WORK TASK: Please copy each line of the records below that holds the word "downstream".

:: SOURCE MATERIAL ::

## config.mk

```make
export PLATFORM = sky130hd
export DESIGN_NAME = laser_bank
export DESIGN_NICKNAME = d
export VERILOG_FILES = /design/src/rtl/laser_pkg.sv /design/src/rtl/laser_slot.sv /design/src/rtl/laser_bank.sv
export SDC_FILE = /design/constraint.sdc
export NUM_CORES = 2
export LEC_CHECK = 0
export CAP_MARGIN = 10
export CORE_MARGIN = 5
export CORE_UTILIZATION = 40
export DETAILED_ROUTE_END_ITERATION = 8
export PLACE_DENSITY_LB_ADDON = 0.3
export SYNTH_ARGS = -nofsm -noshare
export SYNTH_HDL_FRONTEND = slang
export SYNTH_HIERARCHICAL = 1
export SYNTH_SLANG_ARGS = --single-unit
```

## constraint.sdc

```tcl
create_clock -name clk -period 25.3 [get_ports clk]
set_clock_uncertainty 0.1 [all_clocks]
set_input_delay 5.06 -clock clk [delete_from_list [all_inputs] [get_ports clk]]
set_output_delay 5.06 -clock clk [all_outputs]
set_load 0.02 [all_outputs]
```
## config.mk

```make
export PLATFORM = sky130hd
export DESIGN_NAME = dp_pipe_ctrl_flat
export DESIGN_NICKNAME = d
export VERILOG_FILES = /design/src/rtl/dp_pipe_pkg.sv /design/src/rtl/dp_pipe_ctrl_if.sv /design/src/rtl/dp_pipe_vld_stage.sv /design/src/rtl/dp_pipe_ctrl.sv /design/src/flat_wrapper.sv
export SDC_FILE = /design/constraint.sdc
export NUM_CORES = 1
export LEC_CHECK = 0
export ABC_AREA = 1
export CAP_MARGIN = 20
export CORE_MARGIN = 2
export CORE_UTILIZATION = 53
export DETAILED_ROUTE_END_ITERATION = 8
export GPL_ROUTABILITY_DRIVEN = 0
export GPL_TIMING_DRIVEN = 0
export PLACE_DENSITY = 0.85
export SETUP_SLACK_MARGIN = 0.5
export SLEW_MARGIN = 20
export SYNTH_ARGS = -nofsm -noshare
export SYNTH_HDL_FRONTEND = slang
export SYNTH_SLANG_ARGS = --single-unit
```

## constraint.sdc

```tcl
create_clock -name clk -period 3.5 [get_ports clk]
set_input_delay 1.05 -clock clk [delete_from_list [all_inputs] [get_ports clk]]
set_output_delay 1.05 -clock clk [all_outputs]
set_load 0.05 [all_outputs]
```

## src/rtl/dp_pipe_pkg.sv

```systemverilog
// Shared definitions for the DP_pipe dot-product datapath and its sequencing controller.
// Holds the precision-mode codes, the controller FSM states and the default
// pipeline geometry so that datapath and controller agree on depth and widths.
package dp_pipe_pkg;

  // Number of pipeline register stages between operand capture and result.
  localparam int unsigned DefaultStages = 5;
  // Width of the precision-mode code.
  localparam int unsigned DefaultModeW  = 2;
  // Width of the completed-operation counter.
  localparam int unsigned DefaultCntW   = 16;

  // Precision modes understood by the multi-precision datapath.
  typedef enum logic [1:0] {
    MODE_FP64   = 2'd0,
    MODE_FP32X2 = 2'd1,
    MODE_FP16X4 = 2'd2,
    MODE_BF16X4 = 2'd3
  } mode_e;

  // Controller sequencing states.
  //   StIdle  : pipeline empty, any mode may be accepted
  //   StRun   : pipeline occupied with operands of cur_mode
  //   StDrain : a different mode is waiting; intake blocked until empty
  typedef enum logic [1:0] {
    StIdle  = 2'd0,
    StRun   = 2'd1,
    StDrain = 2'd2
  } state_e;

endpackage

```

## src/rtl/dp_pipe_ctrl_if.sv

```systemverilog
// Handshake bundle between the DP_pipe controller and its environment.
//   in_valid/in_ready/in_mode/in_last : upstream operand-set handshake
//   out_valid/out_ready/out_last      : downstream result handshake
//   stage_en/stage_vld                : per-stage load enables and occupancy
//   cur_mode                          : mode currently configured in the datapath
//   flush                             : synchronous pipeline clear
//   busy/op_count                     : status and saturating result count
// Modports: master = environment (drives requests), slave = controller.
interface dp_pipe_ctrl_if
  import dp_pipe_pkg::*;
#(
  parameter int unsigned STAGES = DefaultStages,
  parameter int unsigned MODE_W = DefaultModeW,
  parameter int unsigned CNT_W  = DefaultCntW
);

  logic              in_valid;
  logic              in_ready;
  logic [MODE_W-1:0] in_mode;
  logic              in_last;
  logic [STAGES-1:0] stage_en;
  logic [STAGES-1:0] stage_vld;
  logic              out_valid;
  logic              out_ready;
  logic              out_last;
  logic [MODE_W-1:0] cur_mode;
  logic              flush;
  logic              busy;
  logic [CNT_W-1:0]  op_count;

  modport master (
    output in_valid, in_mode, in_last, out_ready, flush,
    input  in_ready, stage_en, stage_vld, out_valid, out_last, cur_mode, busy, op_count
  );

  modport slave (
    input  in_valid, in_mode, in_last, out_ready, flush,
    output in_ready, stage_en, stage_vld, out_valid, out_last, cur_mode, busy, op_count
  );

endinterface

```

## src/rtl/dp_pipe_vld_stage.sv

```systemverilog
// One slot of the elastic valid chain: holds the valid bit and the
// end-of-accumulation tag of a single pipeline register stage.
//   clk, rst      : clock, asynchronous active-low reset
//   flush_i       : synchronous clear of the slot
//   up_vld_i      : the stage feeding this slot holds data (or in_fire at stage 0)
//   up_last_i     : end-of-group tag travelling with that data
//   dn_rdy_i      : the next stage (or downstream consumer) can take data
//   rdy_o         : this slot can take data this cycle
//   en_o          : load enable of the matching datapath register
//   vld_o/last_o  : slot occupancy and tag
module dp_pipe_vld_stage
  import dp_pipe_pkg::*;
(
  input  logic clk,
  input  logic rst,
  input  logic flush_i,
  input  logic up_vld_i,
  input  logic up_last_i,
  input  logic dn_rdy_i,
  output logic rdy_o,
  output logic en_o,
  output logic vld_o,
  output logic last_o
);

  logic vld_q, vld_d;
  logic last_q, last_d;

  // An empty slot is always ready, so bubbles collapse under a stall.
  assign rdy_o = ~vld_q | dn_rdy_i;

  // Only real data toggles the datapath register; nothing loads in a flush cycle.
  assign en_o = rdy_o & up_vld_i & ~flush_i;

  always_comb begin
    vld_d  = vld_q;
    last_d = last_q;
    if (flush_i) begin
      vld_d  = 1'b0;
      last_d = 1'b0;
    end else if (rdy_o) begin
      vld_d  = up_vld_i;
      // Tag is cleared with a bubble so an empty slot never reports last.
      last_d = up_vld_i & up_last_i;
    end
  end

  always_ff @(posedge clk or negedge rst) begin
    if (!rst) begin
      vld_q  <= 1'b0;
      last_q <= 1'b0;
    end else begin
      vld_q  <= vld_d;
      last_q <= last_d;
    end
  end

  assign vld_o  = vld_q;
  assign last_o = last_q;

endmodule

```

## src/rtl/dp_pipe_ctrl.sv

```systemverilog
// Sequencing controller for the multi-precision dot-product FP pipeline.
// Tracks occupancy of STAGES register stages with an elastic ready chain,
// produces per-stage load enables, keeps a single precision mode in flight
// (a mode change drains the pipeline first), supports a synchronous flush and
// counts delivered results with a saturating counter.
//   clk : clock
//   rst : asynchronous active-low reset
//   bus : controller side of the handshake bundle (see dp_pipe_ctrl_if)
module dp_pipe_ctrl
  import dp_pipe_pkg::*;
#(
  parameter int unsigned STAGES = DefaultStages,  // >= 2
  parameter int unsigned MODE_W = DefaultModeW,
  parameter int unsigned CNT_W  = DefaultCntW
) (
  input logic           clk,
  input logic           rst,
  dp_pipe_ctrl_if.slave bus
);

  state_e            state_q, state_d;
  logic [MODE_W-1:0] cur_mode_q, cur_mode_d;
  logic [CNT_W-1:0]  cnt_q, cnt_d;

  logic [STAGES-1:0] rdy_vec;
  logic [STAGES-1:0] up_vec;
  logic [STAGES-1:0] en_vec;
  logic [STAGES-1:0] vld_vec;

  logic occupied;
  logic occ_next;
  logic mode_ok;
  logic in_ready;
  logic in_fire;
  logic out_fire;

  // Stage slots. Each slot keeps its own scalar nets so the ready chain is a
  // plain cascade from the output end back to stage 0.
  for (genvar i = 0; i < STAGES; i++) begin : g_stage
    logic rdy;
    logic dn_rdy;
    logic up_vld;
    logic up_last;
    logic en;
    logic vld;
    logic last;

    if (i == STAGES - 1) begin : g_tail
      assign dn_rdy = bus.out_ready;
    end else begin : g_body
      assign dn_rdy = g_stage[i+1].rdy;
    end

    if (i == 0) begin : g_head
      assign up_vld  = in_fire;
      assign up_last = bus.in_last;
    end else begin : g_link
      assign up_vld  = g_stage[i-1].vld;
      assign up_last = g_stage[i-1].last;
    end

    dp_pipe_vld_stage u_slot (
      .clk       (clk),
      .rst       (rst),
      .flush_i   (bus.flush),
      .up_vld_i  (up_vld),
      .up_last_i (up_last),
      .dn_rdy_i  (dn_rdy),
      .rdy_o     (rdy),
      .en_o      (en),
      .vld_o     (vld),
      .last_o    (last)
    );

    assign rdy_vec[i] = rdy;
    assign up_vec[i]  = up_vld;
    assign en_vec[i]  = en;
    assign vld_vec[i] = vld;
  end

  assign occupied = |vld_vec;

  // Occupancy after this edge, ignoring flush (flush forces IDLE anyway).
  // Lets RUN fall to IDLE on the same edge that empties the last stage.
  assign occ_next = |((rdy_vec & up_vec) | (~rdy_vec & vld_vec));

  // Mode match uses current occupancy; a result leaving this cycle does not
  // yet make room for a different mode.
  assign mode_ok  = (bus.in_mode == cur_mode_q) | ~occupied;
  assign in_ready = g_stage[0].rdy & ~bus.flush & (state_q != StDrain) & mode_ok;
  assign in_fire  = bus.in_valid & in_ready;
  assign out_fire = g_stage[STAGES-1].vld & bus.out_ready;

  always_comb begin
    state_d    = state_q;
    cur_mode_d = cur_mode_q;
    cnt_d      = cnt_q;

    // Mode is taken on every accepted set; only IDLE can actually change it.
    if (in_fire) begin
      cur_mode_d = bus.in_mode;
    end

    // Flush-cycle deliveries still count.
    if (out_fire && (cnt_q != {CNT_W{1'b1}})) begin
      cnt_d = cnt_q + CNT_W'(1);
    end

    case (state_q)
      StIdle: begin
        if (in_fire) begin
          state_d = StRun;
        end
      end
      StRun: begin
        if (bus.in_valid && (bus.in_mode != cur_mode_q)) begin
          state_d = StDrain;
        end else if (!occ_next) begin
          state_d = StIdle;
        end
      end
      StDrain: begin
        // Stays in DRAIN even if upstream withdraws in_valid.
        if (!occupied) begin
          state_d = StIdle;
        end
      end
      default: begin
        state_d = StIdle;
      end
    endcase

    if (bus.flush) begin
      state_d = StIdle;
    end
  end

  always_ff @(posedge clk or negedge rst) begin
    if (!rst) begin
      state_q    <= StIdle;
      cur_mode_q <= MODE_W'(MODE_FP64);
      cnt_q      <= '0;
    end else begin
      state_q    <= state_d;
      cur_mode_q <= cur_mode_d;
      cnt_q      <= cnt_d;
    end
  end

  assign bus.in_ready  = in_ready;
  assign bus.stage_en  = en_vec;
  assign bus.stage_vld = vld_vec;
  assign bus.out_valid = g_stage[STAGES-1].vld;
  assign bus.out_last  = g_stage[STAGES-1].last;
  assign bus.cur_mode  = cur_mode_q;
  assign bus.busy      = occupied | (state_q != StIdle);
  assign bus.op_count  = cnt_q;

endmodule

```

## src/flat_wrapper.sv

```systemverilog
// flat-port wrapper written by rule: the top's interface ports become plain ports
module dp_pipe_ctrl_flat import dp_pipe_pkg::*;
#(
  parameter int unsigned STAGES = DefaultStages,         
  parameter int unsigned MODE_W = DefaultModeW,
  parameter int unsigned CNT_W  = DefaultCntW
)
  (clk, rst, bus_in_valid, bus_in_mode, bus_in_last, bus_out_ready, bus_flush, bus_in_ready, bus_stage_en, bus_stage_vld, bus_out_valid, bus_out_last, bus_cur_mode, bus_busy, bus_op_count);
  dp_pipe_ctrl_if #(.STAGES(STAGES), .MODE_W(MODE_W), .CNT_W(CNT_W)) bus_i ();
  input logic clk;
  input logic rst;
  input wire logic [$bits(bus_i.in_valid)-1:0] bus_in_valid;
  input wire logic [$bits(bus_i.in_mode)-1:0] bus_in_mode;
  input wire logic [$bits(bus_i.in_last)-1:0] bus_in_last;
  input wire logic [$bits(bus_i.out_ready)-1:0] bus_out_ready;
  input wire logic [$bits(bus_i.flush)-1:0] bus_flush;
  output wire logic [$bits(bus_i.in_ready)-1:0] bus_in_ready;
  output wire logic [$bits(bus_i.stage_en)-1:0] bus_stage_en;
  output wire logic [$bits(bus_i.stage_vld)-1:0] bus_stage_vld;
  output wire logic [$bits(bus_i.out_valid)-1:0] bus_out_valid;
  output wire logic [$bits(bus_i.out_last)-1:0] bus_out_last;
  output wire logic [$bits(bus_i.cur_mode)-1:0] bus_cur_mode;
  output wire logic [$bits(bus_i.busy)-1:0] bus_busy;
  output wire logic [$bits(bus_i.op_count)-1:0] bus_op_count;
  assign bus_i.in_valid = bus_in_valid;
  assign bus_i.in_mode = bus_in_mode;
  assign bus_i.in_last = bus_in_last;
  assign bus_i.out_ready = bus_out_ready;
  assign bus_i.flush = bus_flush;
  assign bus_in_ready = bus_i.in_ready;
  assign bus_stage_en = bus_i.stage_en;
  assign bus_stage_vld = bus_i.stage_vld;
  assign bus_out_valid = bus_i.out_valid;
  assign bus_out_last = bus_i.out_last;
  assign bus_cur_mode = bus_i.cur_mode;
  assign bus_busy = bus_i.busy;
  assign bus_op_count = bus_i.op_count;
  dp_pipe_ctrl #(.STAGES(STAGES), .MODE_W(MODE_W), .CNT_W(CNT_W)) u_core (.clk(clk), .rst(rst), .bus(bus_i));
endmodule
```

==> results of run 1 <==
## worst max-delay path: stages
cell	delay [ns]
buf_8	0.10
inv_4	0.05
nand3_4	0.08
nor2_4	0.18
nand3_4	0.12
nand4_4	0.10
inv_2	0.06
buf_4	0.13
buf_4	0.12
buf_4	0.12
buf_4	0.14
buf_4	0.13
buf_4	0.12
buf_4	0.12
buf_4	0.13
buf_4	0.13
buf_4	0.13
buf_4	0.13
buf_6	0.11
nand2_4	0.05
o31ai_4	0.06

:::

REPLY:
//   out_valid/out_ready/out_last      : downstream result handshake
//   dn_rdy_i      : the next stage (or downstream consumer) can take data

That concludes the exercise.